In a world of stale canned foods, the airtight-sealed, storable and single-portioned CanCake is a sweet alternative.

Layan Adham Ismail

Part of my ritualistic night-time overthinking routine, which has only aided in pumping hot air into my bloated and nearly bursting sense of “the end is nigh” existentialism, is creatively piecing together a strategic game plan for all possible doomsday scenarios (as one does at four in the morning, with an encroaching 7:01 AM alarm to be snoozed exactly nine minutes). And so recently, as I was mentally making a checklist of canned foods that could help sustain me in the event of a “damn, really should’ve recycled” apocalyptic event, I found myself shuddering at my options.

With a sweet tooth that can only be satisfied through the consumption of copious amounts of sweet creations, surviving on preserved mushrooms and pressed ‘meats’ sounded hellish (not as bad as the burning planet outside, of course, but BAD). I decided to put my social media sleuthing skills to the test and, lo and behold, I stumbled upon ‘CanCake,’ the canned cake that can cure my culinary craving (bet you can’t say that ten times).

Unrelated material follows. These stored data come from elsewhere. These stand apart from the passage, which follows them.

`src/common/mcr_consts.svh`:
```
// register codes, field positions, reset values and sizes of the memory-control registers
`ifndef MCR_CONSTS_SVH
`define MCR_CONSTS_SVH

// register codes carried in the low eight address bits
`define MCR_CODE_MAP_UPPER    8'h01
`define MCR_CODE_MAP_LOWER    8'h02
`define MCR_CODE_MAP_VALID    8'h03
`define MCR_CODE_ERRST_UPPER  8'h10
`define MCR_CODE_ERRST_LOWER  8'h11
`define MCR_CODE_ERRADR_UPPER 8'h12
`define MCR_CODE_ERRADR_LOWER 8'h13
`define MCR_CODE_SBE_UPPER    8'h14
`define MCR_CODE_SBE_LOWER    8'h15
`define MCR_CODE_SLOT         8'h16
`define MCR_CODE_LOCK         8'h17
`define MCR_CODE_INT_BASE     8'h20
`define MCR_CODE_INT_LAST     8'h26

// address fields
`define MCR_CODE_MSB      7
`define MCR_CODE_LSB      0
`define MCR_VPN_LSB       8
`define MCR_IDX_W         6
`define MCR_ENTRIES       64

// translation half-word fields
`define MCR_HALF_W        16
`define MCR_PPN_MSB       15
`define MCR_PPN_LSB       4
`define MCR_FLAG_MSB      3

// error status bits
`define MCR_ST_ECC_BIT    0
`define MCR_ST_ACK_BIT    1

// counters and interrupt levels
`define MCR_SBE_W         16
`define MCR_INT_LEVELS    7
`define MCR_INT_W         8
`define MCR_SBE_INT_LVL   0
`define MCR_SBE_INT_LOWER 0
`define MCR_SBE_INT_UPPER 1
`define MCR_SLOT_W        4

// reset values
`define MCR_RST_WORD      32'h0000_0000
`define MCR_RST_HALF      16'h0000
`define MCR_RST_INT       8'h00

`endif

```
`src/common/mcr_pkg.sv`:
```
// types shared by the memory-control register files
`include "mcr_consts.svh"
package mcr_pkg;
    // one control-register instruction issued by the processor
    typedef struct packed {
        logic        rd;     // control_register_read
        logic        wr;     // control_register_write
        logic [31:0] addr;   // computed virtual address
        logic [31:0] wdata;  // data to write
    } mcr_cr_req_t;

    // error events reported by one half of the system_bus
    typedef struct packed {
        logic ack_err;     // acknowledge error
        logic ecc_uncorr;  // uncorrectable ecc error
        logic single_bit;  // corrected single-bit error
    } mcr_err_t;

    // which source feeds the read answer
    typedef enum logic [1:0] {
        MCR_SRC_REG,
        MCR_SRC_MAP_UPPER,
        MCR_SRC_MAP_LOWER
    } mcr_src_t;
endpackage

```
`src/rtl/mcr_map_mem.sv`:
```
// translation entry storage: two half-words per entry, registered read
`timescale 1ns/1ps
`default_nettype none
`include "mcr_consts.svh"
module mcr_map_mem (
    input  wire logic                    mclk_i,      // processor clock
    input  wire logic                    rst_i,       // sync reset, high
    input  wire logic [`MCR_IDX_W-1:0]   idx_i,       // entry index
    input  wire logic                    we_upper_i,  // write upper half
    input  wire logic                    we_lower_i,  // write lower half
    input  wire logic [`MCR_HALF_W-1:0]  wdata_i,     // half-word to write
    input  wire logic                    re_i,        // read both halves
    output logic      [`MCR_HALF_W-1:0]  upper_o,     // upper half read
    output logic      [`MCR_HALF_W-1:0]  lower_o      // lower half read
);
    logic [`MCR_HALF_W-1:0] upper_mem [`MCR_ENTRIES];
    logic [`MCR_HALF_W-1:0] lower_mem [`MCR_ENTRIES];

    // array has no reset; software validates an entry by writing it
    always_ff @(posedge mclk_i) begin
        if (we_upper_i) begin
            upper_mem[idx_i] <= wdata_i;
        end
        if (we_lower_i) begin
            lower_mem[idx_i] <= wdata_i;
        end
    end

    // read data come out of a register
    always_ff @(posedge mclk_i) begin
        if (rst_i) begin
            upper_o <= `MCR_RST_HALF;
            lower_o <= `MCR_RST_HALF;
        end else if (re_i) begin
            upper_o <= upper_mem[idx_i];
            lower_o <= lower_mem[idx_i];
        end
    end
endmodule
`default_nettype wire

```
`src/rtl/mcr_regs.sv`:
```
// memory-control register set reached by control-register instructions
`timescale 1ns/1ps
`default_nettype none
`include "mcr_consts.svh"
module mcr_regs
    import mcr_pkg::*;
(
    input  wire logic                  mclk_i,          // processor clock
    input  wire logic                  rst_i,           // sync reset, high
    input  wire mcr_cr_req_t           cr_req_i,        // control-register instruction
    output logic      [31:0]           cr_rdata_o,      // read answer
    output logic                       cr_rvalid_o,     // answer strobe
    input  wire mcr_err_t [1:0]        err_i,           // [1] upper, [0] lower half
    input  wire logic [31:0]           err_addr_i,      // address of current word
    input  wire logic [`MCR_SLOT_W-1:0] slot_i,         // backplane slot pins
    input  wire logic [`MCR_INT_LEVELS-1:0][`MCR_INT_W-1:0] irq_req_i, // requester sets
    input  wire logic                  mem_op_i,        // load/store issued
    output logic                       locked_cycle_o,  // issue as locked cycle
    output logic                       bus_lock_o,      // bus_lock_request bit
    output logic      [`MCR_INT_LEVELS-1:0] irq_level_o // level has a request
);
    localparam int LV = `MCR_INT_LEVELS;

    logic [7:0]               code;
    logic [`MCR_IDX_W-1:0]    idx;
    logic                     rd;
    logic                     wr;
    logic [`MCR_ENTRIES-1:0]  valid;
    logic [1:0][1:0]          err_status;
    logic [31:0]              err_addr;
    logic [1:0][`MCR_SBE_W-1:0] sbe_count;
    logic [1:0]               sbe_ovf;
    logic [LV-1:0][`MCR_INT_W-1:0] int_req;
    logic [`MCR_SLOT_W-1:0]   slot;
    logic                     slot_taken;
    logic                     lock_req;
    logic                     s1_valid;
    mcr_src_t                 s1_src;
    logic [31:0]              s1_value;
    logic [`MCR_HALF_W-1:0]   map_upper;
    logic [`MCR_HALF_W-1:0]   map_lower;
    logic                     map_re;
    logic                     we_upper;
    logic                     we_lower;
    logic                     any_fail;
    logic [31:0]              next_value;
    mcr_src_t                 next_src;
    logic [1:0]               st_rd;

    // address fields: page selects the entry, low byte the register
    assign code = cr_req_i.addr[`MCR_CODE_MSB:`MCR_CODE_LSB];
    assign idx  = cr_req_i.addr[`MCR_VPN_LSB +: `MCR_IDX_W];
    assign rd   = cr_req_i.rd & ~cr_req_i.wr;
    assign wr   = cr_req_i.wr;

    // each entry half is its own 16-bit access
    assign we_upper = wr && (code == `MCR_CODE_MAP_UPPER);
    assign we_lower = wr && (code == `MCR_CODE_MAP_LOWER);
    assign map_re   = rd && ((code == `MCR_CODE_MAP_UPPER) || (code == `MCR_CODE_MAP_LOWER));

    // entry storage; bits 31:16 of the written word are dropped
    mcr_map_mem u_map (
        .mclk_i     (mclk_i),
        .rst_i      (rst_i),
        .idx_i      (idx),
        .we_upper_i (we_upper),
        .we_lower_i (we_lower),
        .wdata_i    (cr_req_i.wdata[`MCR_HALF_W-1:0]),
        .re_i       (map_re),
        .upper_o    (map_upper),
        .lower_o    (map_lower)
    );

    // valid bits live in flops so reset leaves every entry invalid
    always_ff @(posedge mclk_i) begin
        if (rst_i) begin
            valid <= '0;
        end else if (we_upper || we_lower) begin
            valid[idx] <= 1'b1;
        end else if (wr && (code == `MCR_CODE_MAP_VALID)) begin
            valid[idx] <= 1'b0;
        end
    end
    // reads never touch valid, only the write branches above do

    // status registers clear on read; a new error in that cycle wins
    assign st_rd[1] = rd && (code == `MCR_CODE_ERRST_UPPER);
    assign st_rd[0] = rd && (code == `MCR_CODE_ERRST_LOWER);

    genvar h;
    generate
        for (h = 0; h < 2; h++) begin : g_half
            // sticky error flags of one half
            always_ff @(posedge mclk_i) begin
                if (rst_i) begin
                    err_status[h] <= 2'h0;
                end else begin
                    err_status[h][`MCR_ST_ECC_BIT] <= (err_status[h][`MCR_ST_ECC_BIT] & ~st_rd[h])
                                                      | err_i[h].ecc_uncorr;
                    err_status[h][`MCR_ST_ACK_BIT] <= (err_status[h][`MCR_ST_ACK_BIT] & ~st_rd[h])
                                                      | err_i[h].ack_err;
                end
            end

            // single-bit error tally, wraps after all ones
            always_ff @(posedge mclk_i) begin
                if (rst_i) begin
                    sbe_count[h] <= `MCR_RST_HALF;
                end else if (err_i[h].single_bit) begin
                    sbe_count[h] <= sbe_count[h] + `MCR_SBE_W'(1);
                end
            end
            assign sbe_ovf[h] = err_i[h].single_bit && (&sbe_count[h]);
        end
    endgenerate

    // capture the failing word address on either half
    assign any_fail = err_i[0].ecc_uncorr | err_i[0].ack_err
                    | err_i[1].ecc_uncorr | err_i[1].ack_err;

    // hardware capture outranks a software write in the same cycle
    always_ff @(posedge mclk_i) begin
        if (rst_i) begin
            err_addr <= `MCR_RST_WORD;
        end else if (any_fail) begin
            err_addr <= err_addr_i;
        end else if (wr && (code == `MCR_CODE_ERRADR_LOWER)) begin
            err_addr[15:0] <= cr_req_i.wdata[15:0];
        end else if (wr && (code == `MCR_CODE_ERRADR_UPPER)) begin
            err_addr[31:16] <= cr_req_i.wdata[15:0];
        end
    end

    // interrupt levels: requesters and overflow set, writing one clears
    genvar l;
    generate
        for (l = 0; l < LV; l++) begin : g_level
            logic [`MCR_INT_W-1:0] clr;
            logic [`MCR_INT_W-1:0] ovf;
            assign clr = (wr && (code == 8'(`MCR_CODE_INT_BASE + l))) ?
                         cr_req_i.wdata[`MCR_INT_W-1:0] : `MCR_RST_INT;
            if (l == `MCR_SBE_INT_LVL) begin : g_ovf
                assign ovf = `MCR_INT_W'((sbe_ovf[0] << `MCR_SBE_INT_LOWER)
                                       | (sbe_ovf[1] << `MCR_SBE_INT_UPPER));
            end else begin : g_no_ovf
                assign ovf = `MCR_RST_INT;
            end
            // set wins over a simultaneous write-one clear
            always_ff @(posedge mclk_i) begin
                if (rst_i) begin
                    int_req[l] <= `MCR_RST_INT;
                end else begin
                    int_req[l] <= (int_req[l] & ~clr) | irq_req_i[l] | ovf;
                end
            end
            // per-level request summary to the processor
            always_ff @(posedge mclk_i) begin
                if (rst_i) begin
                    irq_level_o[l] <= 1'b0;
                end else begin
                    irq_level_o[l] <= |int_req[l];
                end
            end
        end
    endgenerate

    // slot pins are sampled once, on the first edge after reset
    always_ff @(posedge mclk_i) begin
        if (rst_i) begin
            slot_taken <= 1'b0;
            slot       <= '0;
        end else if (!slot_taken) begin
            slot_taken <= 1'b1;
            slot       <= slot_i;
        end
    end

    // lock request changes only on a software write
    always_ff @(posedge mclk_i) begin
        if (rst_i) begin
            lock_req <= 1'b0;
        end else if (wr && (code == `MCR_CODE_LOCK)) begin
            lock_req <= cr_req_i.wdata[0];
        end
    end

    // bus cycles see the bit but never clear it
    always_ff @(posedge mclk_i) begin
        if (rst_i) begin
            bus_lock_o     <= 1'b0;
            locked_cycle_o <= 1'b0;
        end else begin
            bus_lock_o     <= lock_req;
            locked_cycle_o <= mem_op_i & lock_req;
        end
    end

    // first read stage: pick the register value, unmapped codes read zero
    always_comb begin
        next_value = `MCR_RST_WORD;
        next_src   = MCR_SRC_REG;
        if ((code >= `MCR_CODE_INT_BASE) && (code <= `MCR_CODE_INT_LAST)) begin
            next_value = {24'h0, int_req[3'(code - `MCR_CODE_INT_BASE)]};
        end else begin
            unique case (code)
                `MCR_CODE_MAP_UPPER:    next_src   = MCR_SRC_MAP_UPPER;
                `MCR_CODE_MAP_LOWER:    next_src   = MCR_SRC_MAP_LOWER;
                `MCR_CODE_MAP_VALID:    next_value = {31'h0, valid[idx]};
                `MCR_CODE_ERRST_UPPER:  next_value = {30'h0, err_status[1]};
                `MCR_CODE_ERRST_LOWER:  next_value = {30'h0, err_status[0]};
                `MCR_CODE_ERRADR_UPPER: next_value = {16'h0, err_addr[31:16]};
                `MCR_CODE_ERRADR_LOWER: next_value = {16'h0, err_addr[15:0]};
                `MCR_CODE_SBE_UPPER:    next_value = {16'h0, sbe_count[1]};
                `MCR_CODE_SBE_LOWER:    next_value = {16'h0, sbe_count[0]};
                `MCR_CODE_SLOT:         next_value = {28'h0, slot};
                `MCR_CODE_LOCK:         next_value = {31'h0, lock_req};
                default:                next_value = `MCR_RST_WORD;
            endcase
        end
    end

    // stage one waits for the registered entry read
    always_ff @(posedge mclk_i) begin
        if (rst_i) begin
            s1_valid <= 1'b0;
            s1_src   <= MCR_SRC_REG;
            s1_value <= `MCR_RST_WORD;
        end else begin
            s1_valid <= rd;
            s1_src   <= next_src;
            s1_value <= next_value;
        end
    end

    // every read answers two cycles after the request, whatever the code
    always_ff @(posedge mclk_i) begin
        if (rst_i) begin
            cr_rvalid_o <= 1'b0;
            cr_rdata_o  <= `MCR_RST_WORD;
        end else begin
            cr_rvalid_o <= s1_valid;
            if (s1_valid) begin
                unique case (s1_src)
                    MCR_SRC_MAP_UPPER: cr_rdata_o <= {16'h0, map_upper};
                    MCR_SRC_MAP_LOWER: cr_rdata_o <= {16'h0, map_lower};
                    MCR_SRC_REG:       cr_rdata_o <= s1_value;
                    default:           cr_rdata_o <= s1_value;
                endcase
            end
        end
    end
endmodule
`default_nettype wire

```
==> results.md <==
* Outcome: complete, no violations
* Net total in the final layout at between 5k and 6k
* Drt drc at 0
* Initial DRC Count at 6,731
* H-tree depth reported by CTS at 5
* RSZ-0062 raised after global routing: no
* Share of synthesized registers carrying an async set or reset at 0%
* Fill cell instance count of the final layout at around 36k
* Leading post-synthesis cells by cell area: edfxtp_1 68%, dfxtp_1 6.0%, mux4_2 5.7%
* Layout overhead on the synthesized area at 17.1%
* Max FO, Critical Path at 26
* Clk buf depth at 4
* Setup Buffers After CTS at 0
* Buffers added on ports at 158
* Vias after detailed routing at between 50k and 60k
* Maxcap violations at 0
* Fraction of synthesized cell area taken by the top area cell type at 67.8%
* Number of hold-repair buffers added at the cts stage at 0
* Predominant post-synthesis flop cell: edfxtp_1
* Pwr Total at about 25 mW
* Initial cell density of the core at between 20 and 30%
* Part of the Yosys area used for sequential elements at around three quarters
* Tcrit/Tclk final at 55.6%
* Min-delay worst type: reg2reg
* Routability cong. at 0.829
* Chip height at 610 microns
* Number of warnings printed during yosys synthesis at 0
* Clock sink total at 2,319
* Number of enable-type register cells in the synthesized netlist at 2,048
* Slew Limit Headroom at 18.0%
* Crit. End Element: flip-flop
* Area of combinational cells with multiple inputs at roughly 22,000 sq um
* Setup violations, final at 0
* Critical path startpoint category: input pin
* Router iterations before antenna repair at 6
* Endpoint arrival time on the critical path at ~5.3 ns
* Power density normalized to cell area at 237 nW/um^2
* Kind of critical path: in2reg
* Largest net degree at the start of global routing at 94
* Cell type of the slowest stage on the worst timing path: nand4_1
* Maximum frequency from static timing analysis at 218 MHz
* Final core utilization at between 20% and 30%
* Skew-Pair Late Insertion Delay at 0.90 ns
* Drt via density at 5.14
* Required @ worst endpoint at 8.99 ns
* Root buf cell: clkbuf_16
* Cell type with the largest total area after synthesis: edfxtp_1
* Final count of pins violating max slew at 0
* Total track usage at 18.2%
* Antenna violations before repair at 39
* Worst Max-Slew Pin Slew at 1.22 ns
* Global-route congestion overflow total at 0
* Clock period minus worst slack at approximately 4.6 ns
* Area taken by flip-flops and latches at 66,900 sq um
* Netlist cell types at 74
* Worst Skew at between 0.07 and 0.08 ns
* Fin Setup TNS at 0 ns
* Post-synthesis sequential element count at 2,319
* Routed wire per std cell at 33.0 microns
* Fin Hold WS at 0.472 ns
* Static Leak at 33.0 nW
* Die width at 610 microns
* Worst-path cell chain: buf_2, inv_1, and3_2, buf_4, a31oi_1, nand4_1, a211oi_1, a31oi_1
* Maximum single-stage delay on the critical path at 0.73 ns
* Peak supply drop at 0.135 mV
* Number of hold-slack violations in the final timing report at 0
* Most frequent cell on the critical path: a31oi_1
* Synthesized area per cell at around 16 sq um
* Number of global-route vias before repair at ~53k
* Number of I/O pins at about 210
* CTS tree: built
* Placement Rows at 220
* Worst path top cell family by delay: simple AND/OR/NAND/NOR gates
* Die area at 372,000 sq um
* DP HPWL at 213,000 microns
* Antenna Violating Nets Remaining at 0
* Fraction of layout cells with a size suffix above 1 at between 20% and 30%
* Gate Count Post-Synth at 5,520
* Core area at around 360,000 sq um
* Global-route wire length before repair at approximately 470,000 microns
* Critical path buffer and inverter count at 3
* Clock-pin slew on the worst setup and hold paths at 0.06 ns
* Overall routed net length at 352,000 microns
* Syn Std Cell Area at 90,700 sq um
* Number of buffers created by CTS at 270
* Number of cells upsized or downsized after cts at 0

For real though, this cake, which you can store in your freezer for three months, comes in a one-slice portion container with an airtight seal. The idea is, when your cake-affliction is especially acting up, you don’t impulsively purchase a whole cake (most of which you’ll end up either shamefully wolfing down or, even more shamefully, throwing out) but can get one portable portion instead.

“I wanted something that was convenient for everyone and to limit food waste,” Mai El Raffie, founder of CanCake tells SceneEats.“You can even put it in your bag; nothing will spill.”

Following a decade spent in the cake-corner of the gastronomy world and with a culinary degree from Le Cordon Bleu London in hand, El Raffie broke out into the local market with Amaretti, her first commercial dessert venture. Her second culinary child, CanCake, is more of an everyday product, centred around offering cake-lovers a “cheap and convenient canned cake”.

As El Raffie explains to SceneEats, by offering a six-pack of diverse flavoured CanCakes, including salty caramel fudge and strawberry vanilla crumble, guests at gatherings won’t have to settle for one flavour that might not appeal to all (I’m looking at you, eftekasat-Ramadan-cake buyers), thus leading to wasted treats.

Currently co-branded with Cult and Brown Nose, as well as conveniently available on Cairo’s hottest e-commerce platform Botit (shameless plug), CanCake has “a lot of new collaborations coming up,” El Raffie teases yours truly, “and some exciting new flavours, too.”

I don’t know about you, but a choco fudge cake I can just pull out during particularly long meetings that could’ve been a twitter thread (or, the likelier scenario: during a face-off with a reptilian alien invader) already sounds great, not sure what other flavour could get me as excited. Almond mocha? Cherry cheesecake? Or, considering the upcoming holy season, basbousa perhaps?